◆ Work instructions
Below are entries; copy exactly the lines from the one with "Root Buffer: clkbuf_16" through the one with "synthesized area: 0%", both included, and leave out the rest.

[Data extracted from a collection]

## config.mk

```make
export PLATFORM = sky130hd
export DESIGN_NAME = dm_gate_top
export DESIGN_NICKNAME = d
export VERILOG_FILES = /design/src/logic/dm_gate_pkg.sv /design/src/logic/dm_late_debug_regs.sv /design/src/logic/dm_lc_enable.sv /design/src/logic/dm_ndm_reset_tracker.sv /design/src/logic/dm_gate_top.sv
export SDC_FILE = /design/constraint.sdc
export NUM_CORES = 1
export LEC_CHECK = 0
export BUFFER_PORTS_ARGS = -buffer_cell sky130_fd_sc_hd__buf_2
export CAP_MARGIN = 20
export CORE_AREA = 2 2 76 78
export CTS_BUF_LIST = sky130_fd_sc_hd__clkbuf_16
export DETAILED_ROUTE_END_ITERATION = 16
export DIE_AREA = 0 0 78 80
export GPL_TIMING_DRIVEN = 0
export PLACE_DENSITY_LB_ADDON = 0.1
export RECOVER_POWER = 25
export SLEW_MARGIN = 10
export SYNTH_ARGS = -nofsm -noshare
export SYNTH_HDL_FRONTEND = slang
export SYNTH_HIERARCHICAL = 1
export SYNTH_SLANG_ARGS = --single-unit
```

## constraint.sdc

```tcl
create_clock -name clk_i -period 2.4 [get_ports clk_i]
set_clock_uncertainty 0.2 [all_clocks]
set_input_delay 0.12 -clock clk_i [delete_from_list [all_inputs] [get_ports clk_i]]
set_output_delay 0.12 -clock clk_i [all_outputs]
set_load 0.1 [all_outputs]
```

## src/logic/dm_gate_pkg.sv

```systemverilog
// Shared widths, multibit encodings and enable slot indices, sized for a fixed hart count of two
package dm_gate_pkg;

  ////////////////////////////////////////
  // Widths and multibit encodings
  ////////////////////////////////////////

  // CSR data word
  typedef logic [31:0] word_t;

  // Life cycle multibit enable, one bit per lane
  localparam int LcTxWidth = 4;
  typedef logic [LcTxWidth-1:0] lc_tx_t;
  localparam lc_tx_t LcTxOn  = 4'b1010;
  localparam lc_tx_t LcTxOff = 4'b0101;

  // OTP multibit value
  typedef logic [7:0] mubi8_t;
  localparam mubi8_t MuBi8True  = 8'h96;
  localparam mubi8_t MuBi8False = 8'h69;

  // CSR multibit value, the false pattern doubles as reset value
  typedef logic [31:0] mubi32_t;
  localparam mubi32_t MuBi32True  = 32'h96969696;
  localparam mubi32_t MuBi32False = 32'h69696969;

  ////////////////////////////////////////
  // Harts and gated functions
  ////////////////////////////////////////

  localparam int NumHarts = 2;
  typedef logic [NumHarts-1:0] hart_vec_t;

  // Flop depth of every synchronizer
  localparam int SyncStages = 2;

  // Debug request slots start right after the three bus functions
  localparam int LcEnDebugReqVal = 3;
  localparam int LcEnResetReqVal = LcEnDebugReqVal + NumHarts;
  // Room for the reset slot plus the count that follows it
  localparam int LcEnIdxWidth    = $clog2(LcEnResetReqVal + 2);

  // One slot per gated function, debug requests take NumHarts slots
  typedef enum logic [LcEnIdxWidth-1:0] {
    LcEnFetch,
    LcEnRom,
    LcEnSba,
    LcEnDebugReq,
    LcEnResetReq = LcEnIdxWidth'(LcEnResetReqVal),
    LcEnLastPos
  } lc_en_e;

endpackage

```

## src/logic/dm_late_debug_regs.sv

```systemverilog
// Write strobe must already be address decoded and only the exact MuBi32True word enables late debug
`timescale 1ns/1ps

module dm_late_debug_regs (
  input  logic                clk_i,
  input  logic                rst_ni,
  // Qualified write strobe and data
  input  logic                reg_we_i,
  input  dm_gate_pkg::word_t  reg_wdata_i,
  // Read-back of the stored word
  output dm_gate_pkg::word_t  reg_rdata_o,
  // Decoded late debug enable
  output logic                late_debug_en_o
);

  ////////////////////////////////////////
  // Late debug enable CSR
  ////////////////////////////////////////

  dm_gate_pkg::mubi32_t late_debug_q;

  // Starts disabled, loads the full word on every strobe
  always_ff @(posedge clk_i or negedge rst_ni) begin
    if (!rst_ni) begin
      late_debug_q <= dm_gate_pkg::MuBi32False;
    end else if (reg_we_i) begin
      late_debug_q <= dm_gate_pkg::mubi32_t'(reg_wdata_i);
    end
  end

  // Software sees exactly what it wrote, invalid patterns included
  assign reg_rdata_o = dm_gate_pkg::word_t'(late_debug_q);

  ////////////////////////////////////////
  // Strict decode
  ////////////////////////////////////////

  // Any pattern other than the true encoding counts as disabled
  assign late_debug_en_o = (late_debug_q == dm_gate_pkg::MuBi32True);

endmodule

```

## src/logic/dm_lc_enable.sv

```systemverilog
// Inputs are treated as asynchronous and enables lag any input change by SyncStages clock edges
`timescale 1ns/1ps

module dm_lc_enable (
  input  logic                   clk_i,
  input  logic                   rst_ni,
  // Life cycle and OTP controls, from other clock domains
  input  dm_gate_pkg::lc_tx_t    lc_hw_debug_en_i,
  input  dm_gate_pkg::lc_tx_t    lc_dft_en_i,
  input  dm_gate_pkg::mubi8_t    otp_dis_late_debug_i,
  // From the late debug CSR, already in this domain
  input  logic                   late_debug_en_i,
  // Per-function enables
  output logic                   fetch_en_o,
  output logic                   rom_en_o,
  output logic                   sba_en_o,
  output dm_gate_pkg::hart_vec_t debug_req_en_o,
  output logic                   reset_req_en_o
);

  ////////////////////////////////////////
  // Input synchronizers
  ////////////////////////////////////////

  dm_gate_pkg::lc_tx_t hw_debug_sync_q [dm_gate_pkg::SyncStages];
  dm_gate_pkg::lc_tx_t dft_sync_q      [dm_gate_pkg::SyncStages];
  dm_gate_pkg::mubi8_t otp_dis_sync_q  [dm_gate_pkg::SyncStages];

  // Reset values all decode as disabled
  always_ff @(posedge clk_i or negedge rst_ni) begin
    if (!rst_ni) begin
      for (int i = 0; i < dm_gate_pkg::SyncStages; i++) begin
        hw_debug_sync_q[i] <= dm_gate_pkg::LcTxOff;
        dft_sync_q[i]      <= dm_gate_pkg::LcTxOff;
        otp_dis_sync_q[i]  <= dm_gate_pkg::MuBi8False;
      end
    end else begin
      hw_debug_sync_q[0] <= lc_hw_debug_en_i;
      dft_sync_q[0]      <= lc_dft_en_i;
      otp_dis_sync_q[0]  <= otp_dis_late_debug_i;
      // Shift towards the last stage
      for (int i = 1; i < dm_gate_pkg::SyncStages; i++) begin
        hw_debug_sync_q[i] <= hw_debug_sync_q[i-1];
        dft_sync_q[i]      <= dft_sync_q[i-1];
        otp_dis_sync_q[i]  <= otp_dis_sync_q[i-1];
      end
    end
  end

  ////////////////////////////////////////
  // Hardened per-lane mux
  ////////////////////////////////////////

  dm_gate_pkg::lc_tx_t debug_en_gated;

  // Each lane owns its select comparator so one fault flips one lane only
  for (genvar k = 0; k < dm_gate_pkg::LcTxWidth; k++) begin : gen_lane_mux
    logic lane_sel;
    assign lane_sel = (otp_dis_sync_q[dm_gate_pkg::SyncStages-1] == dm_gate_pkg::MuBi8True) ||
                      late_debug_en_i;
    // Debug enable when late debug is allowed, DFT enable otherwise
    assign debug_en_gated[k] = lane_sel ? hw_debug_sync_q[dm_gate_pkg::SyncStages-1][k] :
                                          dft_sync_q[dm_gate_pkg::SyncStages-1][k];
  end

  ////////////////////////////////////////
  // Strict decode per function
  ////////////////////////////////////////

  logic [int'(dm_gate_pkg::LcEnLastPos)-1:0] func_en;

  // Separate comparator per slot, only LcTxOn enables
  for (genvar s = 0; s < int'(dm_gate_pkg::LcEnLastPos); s++) begin : gen_func_en
    assign func_en[s] = (debug_en_gated == dm_gate_pkg::LcTxOn);
  end

  assign fetch_en_o     = func_en[int'(dm_gate_pkg::LcEnFetch)];
  assign rom_en_o       = func_en[int'(dm_gate_pkg::LcEnRom)];
  assign sba_en_o       = func_en[int'(dm_gate_pkg::LcEnSba)];
  assign reset_req_en_o = func_en[int'(dm_gate_pkg::LcEnResetReq)];

  // Hart slots follow LcEnDebugReq back to back
  for (genvar h = 0; h < dm_gate_pkg::NumHarts; h++) begin : gen_hart_en
    assign debug_req_en_o[h] = func_en[int'(dm_gate_pkg::LcEnDebugReq) + h];
  end

endmodule

```

## src/logic/dm_ndm_reset_tracker.sv

```systemverilog
// rst_lc_ni may be asynchronous to clk_i and the request must stay high until the life cycle reset is seen
`timescale 1ns/1ps

module dm_ndm_reset_tracker (
  input  logic clk_i,
  input  logic rst_ni,
  // Life cycle reset of the rest of the system
  input  logic rst_lc_ni,
  // Raw NDM reset request, not gated
  input  logic ndmreset_req_i,
  // Reset request path enabled by life cycle
  input  logic reset_req_en_i,
  // One-cycle pulse once a full reset cycle has completed
  output logic ndmreset_ack_o
);

  ////////////////////////////////////////
  // Life cycle reset detection
  ////////////////////////////////////////

  logic [dm_gate_pkg::SyncStages-1:0] lc_rst_async_q;
  logic [dm_gate_pkg::SyncStages-1:0] lc_rst_sync_q;
  logic                               lc_rst_asserted;

  // Forced to ones while rst_lc_ni is low, drains to zero after release
  always_ff @(posedge clk_i or negedge rst_lc_ni) begin
    if (!rst_lc_ni) begin
      lc_rst_async_q <= '1;
    end else begin
      lc_rst_async_q <= {lc_rst_async_q[dm_gate_pkg::SyncStages-2:0], 1'b0};
    end
  end

  // Output of the first stage can go metastable on reset assertion
  // so it is resampled in our own reset domain
  always_ff @(posedge clk_i or negedge rst_ni) begin
    if (!rst_ni) begin
      lc_rst_sync_q <= '0;
    end else begin
      lc_rst_sync_q <= {lc_rst_sync_q[dm_gate_pkg::SyncStages-2:0],
                        lc_rst_async_q[dm_gate_pkg::SyncStages-1]};
    end
  end

  assign lc_rst_asserted = lc_rst_sync_q[dm_gate_pkg::SyncStages-1];

  ////////////////////////////////////////
  // Pending flags
  ////////////////////////////////////////

  logic ndmreset_pending_q;
  logic lc_rst_pending_q;
  logic ndmreset_ack;

  always_ff @(posedge clk_i or negedge rst_ni) begin
    if (!rst_ni) begin
      ndmreset_pending_q <= 1'b0;
      lc_rst_pending_q   <= 1'b0;
    end else begin
      // Latch a new request only when none is outstanding
      if (ndmreset_req_i && !ndmreset_pending_q) begin
        ndmreset_pending_q <= 1'b1;
      end else if (ndmreset_ack && ndmreset_pending_q) begin
        ndmreset_pending_q <= 1'b0;
      end
      // Only life cycle resets seen during a pending request count
      if (ndmreset_pending_q && lc_rst_asserted) begin
        lc_rst_pending_q <= 1'b1;
      end else if (ndmreset_ack && lc_rst_pending_q) begin
        lc_rst_pending_q <= 1'b0;
      end
    end
  end

  ////////////////////////////////////////
  // Acknowledge
  ////////////////////////////////////////

  // Request seen, reset seen, both released, path still enabled
  // Flags clear on the next edge so the ack lasts one cycle
  assign ndmreset_ack = ndmreset_pending_q &&
                        lc_rst_pending_q &&
                        !ndmreset_req_i &&
                        !lc_rst_asserted &&
                        reset_req_en_i;

  assign ndmreset_ack_o = ndmreset_ack;

endmodule

```

## src/logic/dm_gate_top.sv

```systemverilog
// Debug module core is external and its requests are gated here by life cycle enables without flush
`timescale 1ns/1ps

module dm_gate_top (
  input  logic                   clk_i,
  input  logic                   rst_ni,
  // Life cycle reset of the rest of the system
  input  logic                   rst_lc_ni,
  // Life cycle and OTP controls
  input  dm_gate_pkg::lc_tx_t    lc_hw_debug_en_i,
  input  dm_gate_pkg::lc_tx_t    lc_dft_en_i,
  input  dm_gate_pkg::mubi8_t    otp_dis_late_debug_i,
  // Late debug CSR access
  input  logic                   reg_we_i,
  input  dm_gate_pkg::word_t     reg_wdata_i,
  output dm_gate_pkg::word_t     reg_rdata_o,
  // Requests from the debug module core
  input  logic                   ndmreset_req_i,
  input  dm_gate_pkg::hart_vec_t debug_req_i,
  // Gated function enables
  output logic                   fetch_en_o,
  output logic                   rom_en_o,
  output logic                   sba_en_o,
  // Gated requests and NDM reset acknowledge
  output dm_gate_pkg::hart_vec_t debug_req_o,
  output logic                   ndmreset_req_o,
  output logic                   ndmreset_ack_o
);

  logic                   late_debug_en;
  dm_gate_pkg::hart_vec_t debug_req_en;
  logic                   reset_req_en;

  ////////////////////////////////////////
  // CSR and enable logic
  ////////////////////////////////////////

  dm_late_debug_regs i_regs (
    .clk_i           (clk_i),
    .rst_ni          (rst_ni),
    .reg_we_i        (reg_we_i),
    .reg_wdata_i     (reg_wdata_i),
    .reg_rdata_o     (reg_rdata_o),
    .late_debug_en_o (late_debug_en)
  );

  dm_lc_enable i_lc_enable (
    .clk_i                (clk_i),
    .rst_ni               (rst_ni),
    .lc_hw_debug_en_i     (lc_hw_debug_en_i),
    .lc_dft_en_i          (lc_dft_en_i),
    .otp_dis_late_debug_i (otp_dis_late_debug_i),
    .late_debug_en_i      (late_debug_en),
    .fetch_en_o           (fetch_en_o),
    .rom_en_o             (rom_en_o),
    .sba_en_o             (sba_en_o),
    .debug_req_en_o       (debug_req_en),
    .reset_req_en_o       (reset_req_en)
  );

  // Requests pass straight through once enabled
  assign debug_req_o    = debug_req_i & debug_req_en;
  assign ndmreset_req_o = ndmreset_req_i & reset_req_en;

  ////////////////////////////////////////
  // NDM reset tracking
  ////////////////////////////////////////

  // Tracker watches the raw request, gating only blocks the ack
  dm_ndm_reset_tracker i_ndm_tracker (
    .clk_i          (clk_i),
    .rst_ni         (rst_ni),
    .rst_lc_ni      (rst_lc_ni),
    .ndmreset_req_i (ndmreset_req_i),
    .reset_req_en_i (reset_req_en),
    .ndmreset_ack_o (ndmreset_ack_o)
  );

endmodule

```

After elaboration in Yosys (flattened, before gate mapping)
Index checks and enable logic that the tools add are counted.
Operators by class
  eq/ne operators: 3
  reduce and logical (&&, ||, !) cells: 14
  mux-type cells: 8
  bitwise logic cells: 2
Operators by type and width (number)
  $eq 32x32->1 const B: 1
  $eq 8x8->1 const B: 1
  $logic_and 1x1->1: 8
  $mux 1: 8
  $eq 4x4->1 const B: 1
  $reduce_bool 2->1: 2
  $logic_not 1->1: 3
  $and 2x2->2: 1
  $and 1x1->1: 1
  $logic_or 1x1->1: 1
Storage, ports and cells
  input bits: 55
  word-level logic and storage cells: 38
  output and inout port bits: 39
  register bits after elaboration: 70

Depth between registers and ports, before layout
Gate-level depths: netlist of run 1.
  word-level depth: 8
  gate-level depth with buffers: 8
  mapped depth without buffers: 7

Modules after synthesis
The synthesis of run 1 kept the hierarchy.
By module, submodules not included
  dm_late_debug_regs: sequential area each 820.8 um2, times used 1, area an instance 1461.4 um2, cells an instance 79
  dm_lc_enable: sequential area each 820.8 um2, times used 1, area an instance 919.6 um2, cells an instance 43
  dm_ndm_reset_tracker: sequential area each 152.6 um2, times used 1, area an instance 200.2 um2, cells an instance 12
  dm_gate_top: sequential area each 0.0 um2, times used 1, area an instance 18.8 um2, cells an instance 3

Least setup slack after synthesis of run 1
OpenSTA, ideal clock, no wires.
  path kind: register to output
  start point: reg i_regs.late_debug_q[28] (netlist: i_regs/reg_rdata_o[28])
  end point: out ndmreset_ack_o
  slack: -1.887 ns
  cell stages (with the launch flop): 9
  buffers on the path: 1
  arrival: 3.967 ns
  required time: 2.080 ns
  path through: dfrtp_1 nor4bb_1 nand4_1 nor2_1 a21oi_1 mux2_1 buf_4 nand3b_1 nor3b_2
On the way
  cells in the longest elaborated chain, start to end: 5
  elaborated cells between the ends (all ways): 8
  those cells by class: eq/ne: 2; mux: 4; reduce/logical: 2
Ends and longest elaborated chain
  from (decl): RTL line dm_late_debug_regs.sv:20  | dm_gate_pkg::mubi32_t late_debug_q;
  from (signal assigned): RTL line dm_late_debug_regs.sv:25  | late_debug_q <= dm_gate_pkg::MuBi32False;
  from (signal assigned): RTL line dm_late_debug_regs.sv:27  | late_debug_q <= dm_gate_pkg::mubi32_t'(reg_wdata_i);
  $eq 32x32->1 *: RTL line dm_late_debug_regs.sv:39  | assign late_debug_en_o = (late_debug_q == dm_gate_pkg::MuBi32True);
  named net late_debug_en: RTL line dm_gate_top.sv:30  | logic late_debug_en;
  $logic_or 1x1->1 *: RTL line dm_lc_enable.sv:59  | assign lane_sel = (otp_dis_sync_q[dm_gate_pkg::SyncStages-1] == dm_gate_pkg::MuBi8True) ||
  $mux 1: RTL line dm_lc_enable.sv:62  | assign debug_en_gated[k] = lane_sel ? hw_debug_sync_q[dm_gate_pkg::SyncStages-1][k] :
  $eq 4x4->1 *
  named net fetch_en_o: RTL line dm_gate_top.sv:21  | output logic fetch_en_o,
  $logic_and 1x1->1 *: RTL line dm_ndm_reset_tracker.sv:84  | !lc_rst_asserted &&
  to (decl): RTL line dm_gate_top.sv:27  | output logic ndmreset_ack_o
Mark *: on every way through the listed nets, which the timed path passes. The rest lies on a longest branch.

Worst setup path after layout of run 1
  start point: reg i_regs.late_debug_q[0] (netlist: i_regs/reg_rdata_o[0])
  end point: out ndmreset_ack_o
On the way
  cells in the longest elaborated chain, start to end: 5
  elaborated cells between the ends (all ways): 8
  those cells by class: eq/ne: 2; mux: 4; reduce/logical: 2
Ends and longest elaborated chain
  $eq 32x32->1 *: RTL line dm_late_debug_regs.sv:39
  named net late_debug_en: RTL line dm_gate_top.sv:30
  $logic_or 1x1->1 *: RTL line dm_lc_enable.sv:59
  $mux 1: RTL line dm_lc_enable.sv:62
  $eq 4x4->1 *: RTL line dm_lc_enable.sv:74  | assign func_en[s] = (debug_en_gated == dm_gate_pkg::LcTxOn);
  named net reset_req_en: RTL line dm_gate_top.sv:32  | logic reset_req_en;
  $logic_and 1x1->1 *: RTL line dm_ndm_reset_tracker.sv:84
Marked as above.

==> summary.txt, run 1 <==
Min path
  • Hold/Removal Path Class: input pin to flip-flop
  • Hold-critical path depth: 3

Worst setup path
  • CP Max Fanout: 4
  • Critical path arrival: 2380 ps
  • Kind of start point of the critical path: flip-flop
  • R2R depth: 9
  • Crit path required time: 2080 ps
  • Setup crit end kind: output port
  • Critical path type: flip-flop to output port

Timing
  • Relative slew slack: 46.2%
  • Setup WS post-layout: -300 ps
  • Setup TNS: -1540 ps
  • Final cycle utilization of the critical path: 113%
  • Final Setup Violations: 7
  • Worst Hold Slack: 26.1 ps
  • RSZ-0062 raised after global routing: yes
  • Pins Over Slew Limit: 0
  • FMAX: 370 MHz
  • Final Hold Fails: 0
  • Min Tclk post-route: 2700 ps
  • Worst Tran Pin Value: 808 ps

Global routing
  • Total grt overflow: 0
  • GRT Overall Usage: 19.8%
  • Initial antenna violation count: 0
  • Vias in the first global route: 1,914
  • First-pass GRT wire length: 9260 um
  • Largest net degree at the start of global routing: 69

Clock tree
  • Number of clock sinks: 70
  • Clock transition at path regs: 60 ps
  • CTS tree: done
  • Clk buf depth: 2
  • H-tree Lvls: 3
  • Clock latency at the later pin of the worst-skew pair: 320 ps
  • Root Buffer: clkbuf_16
  • Number of CTS-inserted buffers: 9

Yosys
  • Post-synth top area share: 34.6%
  • Post-synth EDFFs: 0
  • Main synth FF type: dfrtp_1
  • Area contributors post-synth: dfrtp_1, dfstp_2, mux2_4
  • Main combinational cell family by area after synthesis: multiplexers
  • XOR/XNOR share of the synthesized area: 0%
  • Mux share of post-synthesis cell area: 18.6%
  • Post-synth ARST share: 100%
  • Post-Synth Adder-Cell Area: 0%
  • Synth Area in Simple Gates: 7.22%
  • Synth area leader: dfrtp_1
  • Synth Area in Compound Gates: 0.818%
  • Post-synthesis net count: 192
  • Synth Cell Area: 0.00260 mm2
  • YS warnings: 6
  • Cell count after synthesis: 137
  • Yosys reg bits: 70
  • Post-synthesis sequential area ratio: 69.0%
  • Syn_area_per_cell: 19.0 um2
  • Synth unique cells: 19

Placement
  • Pre-CTS setup slack: -259 ps
  • PortBufs: 92
  • Post-Place Cells: 301
  • GP Congestion: 0.733
  • DP Area: 0.00329 mm2
  • Detailed Place HPWL: 3370 um

Final layout
  • Area of the multi-input gates: 774 um2
  • Ant. Diodes: 0
  • Post-route cell area: 0.00432 mm2
  • Reg area: 0.00191 mm2
  • Nets: 353
  • Final Non-Filler Cells: 375
  • Final core occ: 79.9%
  • Area grow syn2layout: 66.2%
  • Filler Cell Count: 305
  • Share of cells above drive strength 1: 69.0%

Floorplan
  • # rows: 27
  • Die W: 78 um
  • IO Count: 94
  • CORE AREA: 0.00541 mm2
  • Initial core utilization: 48.1%
  • DIE AREA: 0.00624 mm2
  • Die Y: 80 um

Routing
  • Avg Vias per Cell: 4.60
  • # DRC: 0
  • Vias: 1,724
  • Routed Antenna Nets: 0
  • DR pass1 iterations: 4
  • Final WL: 5610 um
  • Iteration-0 DRC Markers: 47
  • Routed len/inst: 15.0 um

Pwr
  • PwrDens: 794 mW/mm2
  • Worst vdd ir: 667 uV
  • Total power: 3.43 mW
  • Pleak: 1.98 nW

Job
  • Max-cap viol count: 0

Run status
  • Status: finished, violations left
  • Violated checks: negative setup slack
## critical path, cell delays in order, from the launching register on
cell      delay [ps]
dfstp_4          480
nor4bb_4         300
nand4_1          170
nor2_1           160
a21oi_2           60
mux2_4           230
buf_6            100
nand3b_1         120
nor3b_4          240
buf_12           200
## cell families (layout without fill, tap and decap cells)
group	after synthesis	after routing
flops	70	70
mux	33	33
simple gates	21	21
buf+inv	9	175
compound gates	3	3
other cells	1	1
## path summary, 6_finish.rpt
path	startpoint	slack, ps	end
max in group asynchronous	rst_ni	1140	i_regs/reg_rdata_o[20]
min in group asynchronous	rst_lc_ni	110	i_ndm_tracker/lc_rst_async_q[1]
worst min-delay path	reg_we_i	30	i_regs/reg_rdata_o[1]
worst max register to register	i_regs/reg_rdata_o[0]	190	i_ndm_tracker/lc_rst_pending_q
worst min register to register	i_lc_enable/hw_debug_sync_q[7]	150	i_lc_enable/hw_debug_sync_q[3]
worst max-delay path	i_regs/reg_rdata_o[0]	-300	ndmreset_ack_o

◆ Finished task
  • Root Buffer: clkbuf_16
  • Number of CTS-inserted buffers: 9

Yosys
  • Post-synth top area share: 34.6%
  • Post-synth EDFFs: 0
  • Main synth FF type: dfrtp_1
  • Area contributors post-synth: dfrtp_1, dfstp_2, mux2_4
  • Main combinational cell family by area after synthesis: multiplexers
  • XOR/XNOR share of the synthesized area: 0%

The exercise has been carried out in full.